La capacidad del Servicio Postal para manejar el volumen de las boletas de votación por correo se convirtió en una preocupación después de que su nuevo director, Louis DeJoy, uno de los principales donantes del Partido Republicano, aplicó una serie de cambios de políticas que retrasaron el correo en todo el país a mediados de año.

Desde entonces, los plazos de entrega han mejorado, pero se han mantenido constantemente por debajo de los objetivos internos de la agencia de tener más del 95% del correo de primera clase entregado en un plazo de cinco días, y el servicio en algunas zonas electoralmente reñidas está muy retrasado, según los datos postales.

El más reciente conteo de votos adelantados en Estados Unidos muestra que casi 102 millones de estadounidenses depositaron sus boletas antes del día de las elecciones, 73% de la participación total en la elección presidencial del 2016.

El conteo de The Associated Press revela que las votaciones adelantadas en varios estados, incluyendo los sumamente disputados Texas y Arizona, han excedido ya el total de votos de hace cuatro años.

Las votaciones adelantadas — ya sea por correo o en persona — han aumentado durante la pandemia de coronavirus, porque los votantes aprovecharon la inocuidad y conveniencia que ofrecían. Las mayores ganancias han sido en Kentucky, donde casi 13 veces la cantidad de votantes depositaron sus votos adelantadamente en comparación con 2016.

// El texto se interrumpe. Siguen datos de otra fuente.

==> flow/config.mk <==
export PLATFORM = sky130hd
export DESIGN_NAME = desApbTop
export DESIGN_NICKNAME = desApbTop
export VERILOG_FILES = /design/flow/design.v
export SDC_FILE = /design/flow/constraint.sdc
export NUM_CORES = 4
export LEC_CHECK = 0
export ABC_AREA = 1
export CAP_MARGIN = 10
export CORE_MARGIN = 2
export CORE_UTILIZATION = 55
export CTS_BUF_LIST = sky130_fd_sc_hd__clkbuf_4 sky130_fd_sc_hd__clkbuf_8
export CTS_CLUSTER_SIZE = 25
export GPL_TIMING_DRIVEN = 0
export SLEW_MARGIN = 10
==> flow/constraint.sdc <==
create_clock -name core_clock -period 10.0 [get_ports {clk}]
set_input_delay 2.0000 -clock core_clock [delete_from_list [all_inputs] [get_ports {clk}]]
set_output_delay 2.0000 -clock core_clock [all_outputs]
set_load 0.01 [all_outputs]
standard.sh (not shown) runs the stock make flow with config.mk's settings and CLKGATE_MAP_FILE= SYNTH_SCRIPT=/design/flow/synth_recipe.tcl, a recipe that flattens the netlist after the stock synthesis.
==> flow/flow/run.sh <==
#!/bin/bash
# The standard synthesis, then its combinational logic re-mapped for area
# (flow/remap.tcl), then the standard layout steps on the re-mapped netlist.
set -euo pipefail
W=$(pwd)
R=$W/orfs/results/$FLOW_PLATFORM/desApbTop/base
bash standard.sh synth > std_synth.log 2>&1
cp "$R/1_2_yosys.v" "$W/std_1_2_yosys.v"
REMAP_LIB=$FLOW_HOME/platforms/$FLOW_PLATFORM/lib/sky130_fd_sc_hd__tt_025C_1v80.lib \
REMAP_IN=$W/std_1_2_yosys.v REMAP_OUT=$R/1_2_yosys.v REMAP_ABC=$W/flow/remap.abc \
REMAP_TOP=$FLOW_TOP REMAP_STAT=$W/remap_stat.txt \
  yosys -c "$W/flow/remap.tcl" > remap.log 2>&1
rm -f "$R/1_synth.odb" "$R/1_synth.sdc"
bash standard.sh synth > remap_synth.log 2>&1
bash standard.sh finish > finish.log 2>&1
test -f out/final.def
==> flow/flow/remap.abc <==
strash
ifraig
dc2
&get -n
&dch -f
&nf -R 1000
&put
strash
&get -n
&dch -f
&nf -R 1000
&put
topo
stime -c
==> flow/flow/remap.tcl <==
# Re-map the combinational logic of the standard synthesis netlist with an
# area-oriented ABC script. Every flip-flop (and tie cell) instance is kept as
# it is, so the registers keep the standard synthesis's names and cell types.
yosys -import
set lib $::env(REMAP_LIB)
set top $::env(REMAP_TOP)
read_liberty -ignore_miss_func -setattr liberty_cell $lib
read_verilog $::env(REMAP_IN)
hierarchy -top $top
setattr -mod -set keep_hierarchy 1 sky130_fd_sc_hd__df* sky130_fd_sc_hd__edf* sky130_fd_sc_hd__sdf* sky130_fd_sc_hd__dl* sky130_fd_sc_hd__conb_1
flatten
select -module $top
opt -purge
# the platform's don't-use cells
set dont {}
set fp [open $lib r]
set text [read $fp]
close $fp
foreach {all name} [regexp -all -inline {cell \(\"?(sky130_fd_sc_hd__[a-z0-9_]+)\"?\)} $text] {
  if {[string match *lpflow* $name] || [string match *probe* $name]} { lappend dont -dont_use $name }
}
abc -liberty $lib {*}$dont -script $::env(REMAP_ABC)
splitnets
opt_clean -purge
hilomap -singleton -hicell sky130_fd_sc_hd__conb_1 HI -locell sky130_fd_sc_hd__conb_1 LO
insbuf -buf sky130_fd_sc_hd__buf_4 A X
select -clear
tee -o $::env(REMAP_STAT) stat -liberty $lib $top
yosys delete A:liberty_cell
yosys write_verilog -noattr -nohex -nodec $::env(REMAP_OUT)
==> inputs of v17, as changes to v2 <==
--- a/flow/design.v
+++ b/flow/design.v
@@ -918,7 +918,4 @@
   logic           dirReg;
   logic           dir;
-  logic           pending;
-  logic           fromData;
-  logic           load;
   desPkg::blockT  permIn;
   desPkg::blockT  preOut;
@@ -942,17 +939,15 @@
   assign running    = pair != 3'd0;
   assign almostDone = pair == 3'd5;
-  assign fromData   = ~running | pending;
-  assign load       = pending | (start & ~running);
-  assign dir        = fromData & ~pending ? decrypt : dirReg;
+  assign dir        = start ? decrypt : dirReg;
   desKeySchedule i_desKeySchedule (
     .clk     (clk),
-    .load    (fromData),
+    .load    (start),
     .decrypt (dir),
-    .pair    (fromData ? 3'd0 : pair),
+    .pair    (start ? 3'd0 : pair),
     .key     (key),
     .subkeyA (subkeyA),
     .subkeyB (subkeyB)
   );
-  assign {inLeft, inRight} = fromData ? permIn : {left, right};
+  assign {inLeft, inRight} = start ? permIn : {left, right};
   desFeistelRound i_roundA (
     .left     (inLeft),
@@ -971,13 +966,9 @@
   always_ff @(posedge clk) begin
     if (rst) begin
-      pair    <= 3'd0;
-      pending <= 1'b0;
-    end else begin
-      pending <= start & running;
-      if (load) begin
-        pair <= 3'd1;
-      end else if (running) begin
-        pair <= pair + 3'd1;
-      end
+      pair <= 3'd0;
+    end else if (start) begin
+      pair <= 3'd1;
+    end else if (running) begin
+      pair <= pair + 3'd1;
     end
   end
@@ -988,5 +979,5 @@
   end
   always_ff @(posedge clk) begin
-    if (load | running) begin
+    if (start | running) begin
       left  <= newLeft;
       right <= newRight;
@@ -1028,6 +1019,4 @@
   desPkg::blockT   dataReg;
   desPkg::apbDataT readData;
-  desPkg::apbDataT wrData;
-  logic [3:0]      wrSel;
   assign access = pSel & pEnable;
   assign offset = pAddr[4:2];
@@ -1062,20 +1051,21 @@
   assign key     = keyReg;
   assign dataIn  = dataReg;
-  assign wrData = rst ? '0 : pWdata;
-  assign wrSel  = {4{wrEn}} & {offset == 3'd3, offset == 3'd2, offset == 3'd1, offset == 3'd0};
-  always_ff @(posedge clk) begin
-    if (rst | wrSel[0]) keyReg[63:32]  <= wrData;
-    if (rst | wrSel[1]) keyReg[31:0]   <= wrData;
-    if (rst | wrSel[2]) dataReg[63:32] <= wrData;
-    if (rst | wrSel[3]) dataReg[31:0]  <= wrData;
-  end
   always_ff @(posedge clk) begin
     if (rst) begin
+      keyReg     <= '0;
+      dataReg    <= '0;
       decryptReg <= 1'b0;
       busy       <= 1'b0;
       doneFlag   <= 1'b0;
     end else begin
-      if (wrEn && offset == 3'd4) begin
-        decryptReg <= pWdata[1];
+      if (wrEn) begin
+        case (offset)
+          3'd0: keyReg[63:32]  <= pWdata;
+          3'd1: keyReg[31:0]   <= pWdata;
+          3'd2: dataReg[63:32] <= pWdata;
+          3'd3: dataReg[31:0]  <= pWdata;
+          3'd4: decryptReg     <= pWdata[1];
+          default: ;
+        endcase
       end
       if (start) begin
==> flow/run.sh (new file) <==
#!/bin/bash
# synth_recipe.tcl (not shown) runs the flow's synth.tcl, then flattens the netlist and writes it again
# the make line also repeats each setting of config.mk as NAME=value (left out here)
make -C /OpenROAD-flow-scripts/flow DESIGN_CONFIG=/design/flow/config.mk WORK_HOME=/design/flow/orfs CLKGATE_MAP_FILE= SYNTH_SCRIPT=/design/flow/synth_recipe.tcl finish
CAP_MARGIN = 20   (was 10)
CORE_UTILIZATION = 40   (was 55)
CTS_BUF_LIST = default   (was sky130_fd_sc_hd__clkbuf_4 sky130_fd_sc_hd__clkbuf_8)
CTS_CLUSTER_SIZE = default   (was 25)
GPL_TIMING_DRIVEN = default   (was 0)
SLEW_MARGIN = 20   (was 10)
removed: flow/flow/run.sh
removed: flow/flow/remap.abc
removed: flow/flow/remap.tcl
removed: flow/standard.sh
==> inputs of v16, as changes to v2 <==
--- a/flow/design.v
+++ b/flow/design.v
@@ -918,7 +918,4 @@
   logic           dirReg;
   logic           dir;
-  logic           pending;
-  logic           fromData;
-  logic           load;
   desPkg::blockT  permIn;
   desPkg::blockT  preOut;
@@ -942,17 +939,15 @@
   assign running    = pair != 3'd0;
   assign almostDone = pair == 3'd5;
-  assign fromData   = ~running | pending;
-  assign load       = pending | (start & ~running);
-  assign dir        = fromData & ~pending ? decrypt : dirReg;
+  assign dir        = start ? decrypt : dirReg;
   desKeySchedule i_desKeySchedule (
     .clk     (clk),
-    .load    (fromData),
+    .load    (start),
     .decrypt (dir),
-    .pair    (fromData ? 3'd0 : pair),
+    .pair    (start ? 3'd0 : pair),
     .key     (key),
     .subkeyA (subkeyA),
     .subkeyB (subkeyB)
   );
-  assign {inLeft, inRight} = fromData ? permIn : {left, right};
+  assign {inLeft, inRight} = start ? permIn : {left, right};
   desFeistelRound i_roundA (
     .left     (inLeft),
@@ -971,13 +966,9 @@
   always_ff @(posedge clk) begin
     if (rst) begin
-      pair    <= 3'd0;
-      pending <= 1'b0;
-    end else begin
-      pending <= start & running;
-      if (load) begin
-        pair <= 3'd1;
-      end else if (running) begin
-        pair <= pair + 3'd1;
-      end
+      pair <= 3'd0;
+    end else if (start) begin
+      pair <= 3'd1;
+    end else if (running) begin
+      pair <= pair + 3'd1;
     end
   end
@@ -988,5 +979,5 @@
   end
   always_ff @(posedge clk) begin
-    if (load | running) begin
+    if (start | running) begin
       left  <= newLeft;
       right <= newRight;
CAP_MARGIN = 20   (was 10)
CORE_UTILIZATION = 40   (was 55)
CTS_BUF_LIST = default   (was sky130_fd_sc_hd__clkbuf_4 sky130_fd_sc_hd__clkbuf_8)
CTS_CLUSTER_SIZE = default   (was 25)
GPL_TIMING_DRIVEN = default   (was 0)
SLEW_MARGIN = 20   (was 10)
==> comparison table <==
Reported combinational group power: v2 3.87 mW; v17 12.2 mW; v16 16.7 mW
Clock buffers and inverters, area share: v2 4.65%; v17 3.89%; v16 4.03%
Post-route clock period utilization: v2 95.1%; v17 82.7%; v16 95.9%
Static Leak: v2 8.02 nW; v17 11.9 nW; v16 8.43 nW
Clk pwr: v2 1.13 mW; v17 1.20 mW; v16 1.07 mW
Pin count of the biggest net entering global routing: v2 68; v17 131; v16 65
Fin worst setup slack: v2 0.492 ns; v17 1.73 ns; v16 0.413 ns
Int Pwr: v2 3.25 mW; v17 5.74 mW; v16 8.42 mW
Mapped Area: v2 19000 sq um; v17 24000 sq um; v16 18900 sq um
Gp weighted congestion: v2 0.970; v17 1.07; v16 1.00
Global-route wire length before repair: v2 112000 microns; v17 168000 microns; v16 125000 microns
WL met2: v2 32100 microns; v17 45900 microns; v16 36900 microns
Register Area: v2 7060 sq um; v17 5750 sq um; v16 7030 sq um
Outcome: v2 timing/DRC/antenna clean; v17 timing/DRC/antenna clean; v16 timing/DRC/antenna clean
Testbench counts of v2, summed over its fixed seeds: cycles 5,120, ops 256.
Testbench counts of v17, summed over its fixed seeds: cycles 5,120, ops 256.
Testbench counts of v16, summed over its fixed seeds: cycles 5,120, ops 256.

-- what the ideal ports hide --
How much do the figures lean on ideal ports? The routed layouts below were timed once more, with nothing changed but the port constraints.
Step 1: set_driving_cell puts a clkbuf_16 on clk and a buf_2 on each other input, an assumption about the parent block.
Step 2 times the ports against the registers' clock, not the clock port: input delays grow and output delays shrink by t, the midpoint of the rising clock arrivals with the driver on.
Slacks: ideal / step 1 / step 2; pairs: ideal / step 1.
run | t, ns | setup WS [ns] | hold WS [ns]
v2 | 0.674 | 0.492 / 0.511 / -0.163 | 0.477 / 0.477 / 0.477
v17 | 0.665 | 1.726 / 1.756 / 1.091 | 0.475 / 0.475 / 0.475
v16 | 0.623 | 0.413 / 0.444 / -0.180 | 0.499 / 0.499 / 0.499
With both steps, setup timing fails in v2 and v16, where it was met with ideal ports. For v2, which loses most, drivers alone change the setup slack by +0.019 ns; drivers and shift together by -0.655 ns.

Las autoridades estadounidenses están monitoreando la jornada electoral y cualquier amenaza desde un centro de operaciones en las afueras de Washington D.C. administrado por el brazo de seguridad cibernética del Departamento de Seguridad Nacional. Funcionarios dijeron que no han detectado problemas importantes, pero instaron al público a ser cautelosos y pacientes.

El director de la Agencia de Seguridad de Infraestructura y Ciberseguridad, Christopher Krebs, dijo que hubo “algún indicio temprano de interrupción del sistema”, pero no dio más detalles. Agregó que tiene “confianza en que la votación será segura, el recuento será seguro y los resultados estarán seguros”.

Krebs pidió a todos los estadounidenses “tratar todas las afirmaciones no verificadas con escepticismo y recordar que la tecnología a veces falla”.